___ Input material

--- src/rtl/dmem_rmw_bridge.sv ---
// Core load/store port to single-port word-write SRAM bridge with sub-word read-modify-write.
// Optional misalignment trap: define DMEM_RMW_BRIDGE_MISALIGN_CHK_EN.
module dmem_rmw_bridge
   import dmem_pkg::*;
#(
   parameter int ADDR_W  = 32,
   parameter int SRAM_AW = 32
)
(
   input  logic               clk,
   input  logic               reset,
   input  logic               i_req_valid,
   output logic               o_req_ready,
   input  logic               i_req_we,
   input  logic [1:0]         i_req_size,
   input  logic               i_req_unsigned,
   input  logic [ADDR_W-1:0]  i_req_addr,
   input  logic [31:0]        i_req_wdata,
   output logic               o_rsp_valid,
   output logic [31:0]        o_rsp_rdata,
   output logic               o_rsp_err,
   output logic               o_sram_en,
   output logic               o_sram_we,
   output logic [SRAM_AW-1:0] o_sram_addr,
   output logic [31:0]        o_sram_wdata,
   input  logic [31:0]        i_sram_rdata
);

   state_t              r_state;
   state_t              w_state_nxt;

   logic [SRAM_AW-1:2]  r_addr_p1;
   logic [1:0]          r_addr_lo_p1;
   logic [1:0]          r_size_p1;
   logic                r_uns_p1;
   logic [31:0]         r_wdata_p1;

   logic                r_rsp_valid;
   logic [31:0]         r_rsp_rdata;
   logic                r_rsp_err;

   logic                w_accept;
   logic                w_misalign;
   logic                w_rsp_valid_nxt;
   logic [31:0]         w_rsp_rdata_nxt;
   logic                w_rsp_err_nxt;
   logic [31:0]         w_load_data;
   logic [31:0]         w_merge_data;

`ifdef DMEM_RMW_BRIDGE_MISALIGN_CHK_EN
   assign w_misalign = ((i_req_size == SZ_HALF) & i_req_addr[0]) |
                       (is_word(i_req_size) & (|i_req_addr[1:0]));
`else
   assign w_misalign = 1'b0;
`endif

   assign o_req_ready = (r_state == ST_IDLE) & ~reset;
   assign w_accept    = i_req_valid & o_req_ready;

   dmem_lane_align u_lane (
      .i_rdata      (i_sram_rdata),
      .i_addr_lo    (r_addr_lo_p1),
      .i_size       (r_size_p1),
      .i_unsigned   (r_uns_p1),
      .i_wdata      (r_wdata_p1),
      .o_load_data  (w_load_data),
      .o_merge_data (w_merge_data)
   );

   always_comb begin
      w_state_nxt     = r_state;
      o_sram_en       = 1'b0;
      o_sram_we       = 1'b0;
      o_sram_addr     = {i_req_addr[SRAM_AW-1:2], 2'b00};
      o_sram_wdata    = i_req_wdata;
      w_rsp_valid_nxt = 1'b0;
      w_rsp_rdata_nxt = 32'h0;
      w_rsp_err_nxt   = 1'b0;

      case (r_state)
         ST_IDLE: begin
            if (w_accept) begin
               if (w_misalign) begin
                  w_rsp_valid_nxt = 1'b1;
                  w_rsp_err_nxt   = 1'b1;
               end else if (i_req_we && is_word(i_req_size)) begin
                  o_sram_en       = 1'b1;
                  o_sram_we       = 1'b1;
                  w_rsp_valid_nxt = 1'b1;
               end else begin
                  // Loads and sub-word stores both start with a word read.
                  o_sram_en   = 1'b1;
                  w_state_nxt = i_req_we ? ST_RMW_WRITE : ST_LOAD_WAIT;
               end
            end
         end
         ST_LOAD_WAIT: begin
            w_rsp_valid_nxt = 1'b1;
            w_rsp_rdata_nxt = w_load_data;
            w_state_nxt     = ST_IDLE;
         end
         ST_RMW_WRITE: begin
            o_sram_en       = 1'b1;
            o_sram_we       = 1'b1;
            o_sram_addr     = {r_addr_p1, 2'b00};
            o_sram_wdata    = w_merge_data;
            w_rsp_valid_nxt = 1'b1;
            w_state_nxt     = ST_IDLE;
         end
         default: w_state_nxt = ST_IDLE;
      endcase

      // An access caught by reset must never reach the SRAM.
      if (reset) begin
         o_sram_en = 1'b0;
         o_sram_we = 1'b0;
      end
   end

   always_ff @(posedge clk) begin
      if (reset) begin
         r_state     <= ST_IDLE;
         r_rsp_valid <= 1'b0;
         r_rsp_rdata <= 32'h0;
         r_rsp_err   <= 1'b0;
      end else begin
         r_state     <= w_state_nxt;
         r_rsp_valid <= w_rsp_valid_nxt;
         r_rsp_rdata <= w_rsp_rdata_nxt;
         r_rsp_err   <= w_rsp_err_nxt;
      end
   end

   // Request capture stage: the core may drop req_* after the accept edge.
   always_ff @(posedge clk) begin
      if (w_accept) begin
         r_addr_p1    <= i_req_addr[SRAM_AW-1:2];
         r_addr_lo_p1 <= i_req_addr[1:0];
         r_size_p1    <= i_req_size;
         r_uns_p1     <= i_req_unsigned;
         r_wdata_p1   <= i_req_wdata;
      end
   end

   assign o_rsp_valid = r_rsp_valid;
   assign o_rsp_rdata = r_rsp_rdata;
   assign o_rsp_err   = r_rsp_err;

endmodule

______
___ Input material

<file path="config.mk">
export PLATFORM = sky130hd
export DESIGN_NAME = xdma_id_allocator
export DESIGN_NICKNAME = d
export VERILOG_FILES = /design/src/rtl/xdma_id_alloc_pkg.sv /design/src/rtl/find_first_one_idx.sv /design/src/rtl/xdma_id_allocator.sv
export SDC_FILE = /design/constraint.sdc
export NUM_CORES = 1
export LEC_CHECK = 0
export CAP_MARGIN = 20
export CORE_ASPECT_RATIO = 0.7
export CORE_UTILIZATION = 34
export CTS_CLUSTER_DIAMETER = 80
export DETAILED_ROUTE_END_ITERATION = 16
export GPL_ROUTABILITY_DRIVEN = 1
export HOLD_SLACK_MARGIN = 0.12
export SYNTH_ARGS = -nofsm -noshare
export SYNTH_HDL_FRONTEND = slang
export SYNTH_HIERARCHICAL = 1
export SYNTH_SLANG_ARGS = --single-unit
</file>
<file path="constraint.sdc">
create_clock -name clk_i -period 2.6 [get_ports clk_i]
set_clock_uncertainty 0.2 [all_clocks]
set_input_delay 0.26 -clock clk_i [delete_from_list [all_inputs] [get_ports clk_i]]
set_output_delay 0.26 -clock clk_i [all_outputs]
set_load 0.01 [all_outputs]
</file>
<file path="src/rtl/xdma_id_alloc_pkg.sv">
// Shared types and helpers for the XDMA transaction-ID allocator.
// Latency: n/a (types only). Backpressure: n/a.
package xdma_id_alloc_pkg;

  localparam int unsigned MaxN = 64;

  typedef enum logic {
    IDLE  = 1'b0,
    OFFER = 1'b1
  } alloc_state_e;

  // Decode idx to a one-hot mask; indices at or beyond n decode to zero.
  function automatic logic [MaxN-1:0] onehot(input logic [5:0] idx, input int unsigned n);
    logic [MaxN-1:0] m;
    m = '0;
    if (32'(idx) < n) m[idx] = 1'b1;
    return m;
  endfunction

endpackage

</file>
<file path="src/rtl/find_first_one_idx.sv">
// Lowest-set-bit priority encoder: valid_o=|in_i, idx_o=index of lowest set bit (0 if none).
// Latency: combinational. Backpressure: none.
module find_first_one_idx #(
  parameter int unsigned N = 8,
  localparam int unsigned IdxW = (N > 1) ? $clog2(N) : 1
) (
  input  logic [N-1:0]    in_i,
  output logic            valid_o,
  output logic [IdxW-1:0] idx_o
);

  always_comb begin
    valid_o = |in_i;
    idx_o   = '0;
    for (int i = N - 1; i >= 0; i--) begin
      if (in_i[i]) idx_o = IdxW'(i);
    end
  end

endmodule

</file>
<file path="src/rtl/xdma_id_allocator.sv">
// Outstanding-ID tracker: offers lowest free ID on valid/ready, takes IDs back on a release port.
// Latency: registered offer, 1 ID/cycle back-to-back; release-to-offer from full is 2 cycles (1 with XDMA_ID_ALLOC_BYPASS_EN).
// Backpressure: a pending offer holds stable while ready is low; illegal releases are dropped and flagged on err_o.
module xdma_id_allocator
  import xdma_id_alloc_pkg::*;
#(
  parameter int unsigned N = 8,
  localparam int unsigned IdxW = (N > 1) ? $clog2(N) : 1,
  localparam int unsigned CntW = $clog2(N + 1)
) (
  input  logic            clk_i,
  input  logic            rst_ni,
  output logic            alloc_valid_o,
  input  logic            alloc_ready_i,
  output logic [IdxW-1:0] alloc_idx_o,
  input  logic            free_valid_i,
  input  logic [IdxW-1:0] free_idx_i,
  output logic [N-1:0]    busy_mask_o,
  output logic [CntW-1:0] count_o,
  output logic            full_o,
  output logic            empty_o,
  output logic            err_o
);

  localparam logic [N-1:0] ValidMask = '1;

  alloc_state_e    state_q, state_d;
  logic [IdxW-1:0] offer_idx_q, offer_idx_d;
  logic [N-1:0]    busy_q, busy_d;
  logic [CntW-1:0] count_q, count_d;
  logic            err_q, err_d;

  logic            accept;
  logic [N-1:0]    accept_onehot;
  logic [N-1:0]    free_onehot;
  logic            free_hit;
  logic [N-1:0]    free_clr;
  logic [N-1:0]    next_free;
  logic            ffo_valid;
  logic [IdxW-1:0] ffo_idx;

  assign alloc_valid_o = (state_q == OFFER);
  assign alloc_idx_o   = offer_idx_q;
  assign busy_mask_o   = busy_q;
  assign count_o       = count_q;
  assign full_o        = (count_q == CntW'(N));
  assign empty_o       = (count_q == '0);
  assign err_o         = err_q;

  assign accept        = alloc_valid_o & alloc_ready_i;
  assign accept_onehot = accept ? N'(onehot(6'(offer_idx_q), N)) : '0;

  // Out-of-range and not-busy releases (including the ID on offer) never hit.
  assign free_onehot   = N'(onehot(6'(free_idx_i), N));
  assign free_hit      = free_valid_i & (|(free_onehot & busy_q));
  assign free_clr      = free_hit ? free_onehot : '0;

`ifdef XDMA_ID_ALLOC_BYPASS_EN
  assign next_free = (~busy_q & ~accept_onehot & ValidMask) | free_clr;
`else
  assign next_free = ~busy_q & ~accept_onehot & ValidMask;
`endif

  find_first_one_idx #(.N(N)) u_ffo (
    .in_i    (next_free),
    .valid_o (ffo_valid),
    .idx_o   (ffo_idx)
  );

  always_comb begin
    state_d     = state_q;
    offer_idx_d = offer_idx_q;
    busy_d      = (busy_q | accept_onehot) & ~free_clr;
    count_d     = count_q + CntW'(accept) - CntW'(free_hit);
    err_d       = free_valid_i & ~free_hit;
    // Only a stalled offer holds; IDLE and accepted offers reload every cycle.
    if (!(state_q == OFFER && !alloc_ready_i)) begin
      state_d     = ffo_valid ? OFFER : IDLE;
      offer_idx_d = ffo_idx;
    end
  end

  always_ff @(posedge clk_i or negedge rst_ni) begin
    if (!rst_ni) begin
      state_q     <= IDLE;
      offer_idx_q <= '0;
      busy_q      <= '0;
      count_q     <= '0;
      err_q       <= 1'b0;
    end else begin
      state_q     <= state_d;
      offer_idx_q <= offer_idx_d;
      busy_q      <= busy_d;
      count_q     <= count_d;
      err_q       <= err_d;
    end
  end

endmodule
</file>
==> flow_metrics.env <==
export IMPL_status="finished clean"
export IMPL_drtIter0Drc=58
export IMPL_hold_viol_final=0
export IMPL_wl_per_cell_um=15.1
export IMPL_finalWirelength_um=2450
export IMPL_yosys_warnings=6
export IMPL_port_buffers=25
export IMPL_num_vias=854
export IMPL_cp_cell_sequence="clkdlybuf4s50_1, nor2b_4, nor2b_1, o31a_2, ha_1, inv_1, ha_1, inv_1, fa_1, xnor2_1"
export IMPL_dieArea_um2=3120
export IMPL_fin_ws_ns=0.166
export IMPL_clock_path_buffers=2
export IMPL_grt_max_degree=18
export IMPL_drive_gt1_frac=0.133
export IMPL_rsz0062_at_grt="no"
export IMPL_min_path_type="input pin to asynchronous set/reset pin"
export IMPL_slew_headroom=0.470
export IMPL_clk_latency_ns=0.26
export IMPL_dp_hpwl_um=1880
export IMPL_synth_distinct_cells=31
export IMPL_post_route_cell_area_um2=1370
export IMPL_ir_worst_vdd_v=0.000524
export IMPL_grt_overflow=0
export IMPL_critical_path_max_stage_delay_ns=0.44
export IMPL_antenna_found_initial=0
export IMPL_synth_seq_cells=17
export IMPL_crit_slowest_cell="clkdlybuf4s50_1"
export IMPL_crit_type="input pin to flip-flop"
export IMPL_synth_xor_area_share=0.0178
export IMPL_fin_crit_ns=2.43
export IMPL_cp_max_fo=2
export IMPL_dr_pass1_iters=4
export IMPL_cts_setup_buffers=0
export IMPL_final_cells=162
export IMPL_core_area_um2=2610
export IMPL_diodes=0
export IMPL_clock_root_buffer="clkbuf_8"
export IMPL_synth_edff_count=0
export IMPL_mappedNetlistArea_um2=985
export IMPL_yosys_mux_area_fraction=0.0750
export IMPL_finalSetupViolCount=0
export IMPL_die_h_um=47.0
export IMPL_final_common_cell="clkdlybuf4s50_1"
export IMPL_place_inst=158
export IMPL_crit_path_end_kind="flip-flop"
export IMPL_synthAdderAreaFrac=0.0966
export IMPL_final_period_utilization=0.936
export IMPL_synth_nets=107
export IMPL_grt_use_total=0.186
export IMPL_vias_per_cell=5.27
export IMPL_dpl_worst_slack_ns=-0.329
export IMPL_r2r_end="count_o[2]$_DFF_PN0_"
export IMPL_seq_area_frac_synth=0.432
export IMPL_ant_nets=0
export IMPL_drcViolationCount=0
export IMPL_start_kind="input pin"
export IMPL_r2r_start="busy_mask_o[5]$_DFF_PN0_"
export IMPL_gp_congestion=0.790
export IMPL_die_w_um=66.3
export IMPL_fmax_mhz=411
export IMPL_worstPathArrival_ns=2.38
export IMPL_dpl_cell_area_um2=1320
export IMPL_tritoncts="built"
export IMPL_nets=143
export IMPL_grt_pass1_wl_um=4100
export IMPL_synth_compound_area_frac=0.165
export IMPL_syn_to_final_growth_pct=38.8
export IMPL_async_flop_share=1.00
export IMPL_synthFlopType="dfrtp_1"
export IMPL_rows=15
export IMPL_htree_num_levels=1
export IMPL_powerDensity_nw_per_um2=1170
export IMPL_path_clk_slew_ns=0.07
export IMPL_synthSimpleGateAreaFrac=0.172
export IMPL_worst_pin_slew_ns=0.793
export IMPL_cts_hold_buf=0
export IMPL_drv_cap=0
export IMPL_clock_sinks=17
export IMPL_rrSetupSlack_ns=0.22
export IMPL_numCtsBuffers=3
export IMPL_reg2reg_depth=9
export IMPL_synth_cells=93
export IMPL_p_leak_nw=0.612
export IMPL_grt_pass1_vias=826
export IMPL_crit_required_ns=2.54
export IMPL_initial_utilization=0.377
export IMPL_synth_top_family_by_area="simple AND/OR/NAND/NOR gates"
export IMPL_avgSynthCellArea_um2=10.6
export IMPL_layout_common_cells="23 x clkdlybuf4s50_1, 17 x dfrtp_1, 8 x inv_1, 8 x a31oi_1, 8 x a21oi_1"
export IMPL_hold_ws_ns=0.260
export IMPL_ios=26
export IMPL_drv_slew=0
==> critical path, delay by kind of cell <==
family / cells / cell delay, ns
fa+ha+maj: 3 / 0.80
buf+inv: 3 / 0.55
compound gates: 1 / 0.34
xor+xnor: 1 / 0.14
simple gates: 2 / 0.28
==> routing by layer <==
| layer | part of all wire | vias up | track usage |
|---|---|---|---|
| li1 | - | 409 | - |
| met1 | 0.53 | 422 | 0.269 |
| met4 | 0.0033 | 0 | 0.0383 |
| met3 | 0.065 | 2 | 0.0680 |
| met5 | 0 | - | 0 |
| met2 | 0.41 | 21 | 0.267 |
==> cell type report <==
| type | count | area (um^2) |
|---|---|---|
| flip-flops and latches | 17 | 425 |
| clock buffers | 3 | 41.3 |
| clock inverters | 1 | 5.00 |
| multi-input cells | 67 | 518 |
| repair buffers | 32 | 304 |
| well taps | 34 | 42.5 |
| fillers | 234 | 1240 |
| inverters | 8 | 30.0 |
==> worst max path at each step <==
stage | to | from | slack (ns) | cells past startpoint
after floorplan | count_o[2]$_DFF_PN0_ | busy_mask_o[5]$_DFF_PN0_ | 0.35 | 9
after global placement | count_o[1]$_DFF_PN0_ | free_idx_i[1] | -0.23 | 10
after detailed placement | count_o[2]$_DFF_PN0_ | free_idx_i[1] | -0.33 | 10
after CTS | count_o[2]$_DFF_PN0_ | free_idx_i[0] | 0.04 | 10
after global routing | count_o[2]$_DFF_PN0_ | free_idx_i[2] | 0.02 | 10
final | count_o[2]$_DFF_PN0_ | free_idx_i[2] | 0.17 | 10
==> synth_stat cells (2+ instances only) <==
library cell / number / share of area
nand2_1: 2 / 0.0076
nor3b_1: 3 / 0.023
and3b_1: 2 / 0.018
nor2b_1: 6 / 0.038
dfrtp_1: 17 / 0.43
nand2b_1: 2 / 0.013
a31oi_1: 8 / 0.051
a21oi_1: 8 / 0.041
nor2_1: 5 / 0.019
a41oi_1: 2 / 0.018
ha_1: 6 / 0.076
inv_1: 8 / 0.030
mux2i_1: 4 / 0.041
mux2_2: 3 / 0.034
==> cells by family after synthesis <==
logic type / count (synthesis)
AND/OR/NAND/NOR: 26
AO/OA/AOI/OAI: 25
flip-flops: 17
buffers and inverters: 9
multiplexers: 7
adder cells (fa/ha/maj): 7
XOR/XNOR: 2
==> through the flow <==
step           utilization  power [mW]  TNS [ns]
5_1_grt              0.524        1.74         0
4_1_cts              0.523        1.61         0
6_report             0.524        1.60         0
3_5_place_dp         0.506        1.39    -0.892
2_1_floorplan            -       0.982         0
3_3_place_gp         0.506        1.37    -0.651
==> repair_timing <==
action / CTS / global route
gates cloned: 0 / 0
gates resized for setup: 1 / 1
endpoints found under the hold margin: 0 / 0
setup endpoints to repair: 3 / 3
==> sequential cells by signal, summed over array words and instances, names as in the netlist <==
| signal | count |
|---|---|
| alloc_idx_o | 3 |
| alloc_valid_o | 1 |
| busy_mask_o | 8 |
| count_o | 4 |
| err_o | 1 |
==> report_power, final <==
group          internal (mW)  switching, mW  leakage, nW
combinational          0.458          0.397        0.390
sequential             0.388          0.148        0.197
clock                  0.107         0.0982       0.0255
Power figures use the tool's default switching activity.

______

Only lines containing the string "with" belong in the answer; find them in the data above and copy them.

# Result below:
// Core load/store port to single-port word-write SRAM bridge with sub-word read-modify-write.
                  // Loads and sub-word stores both start with a word read.
// Latency: registered offer, 1 ID/cycle back-to-back; release-to-offer from full is 2 cycles (1 with XDMA_ID_ALLOC_BYPASS_EN).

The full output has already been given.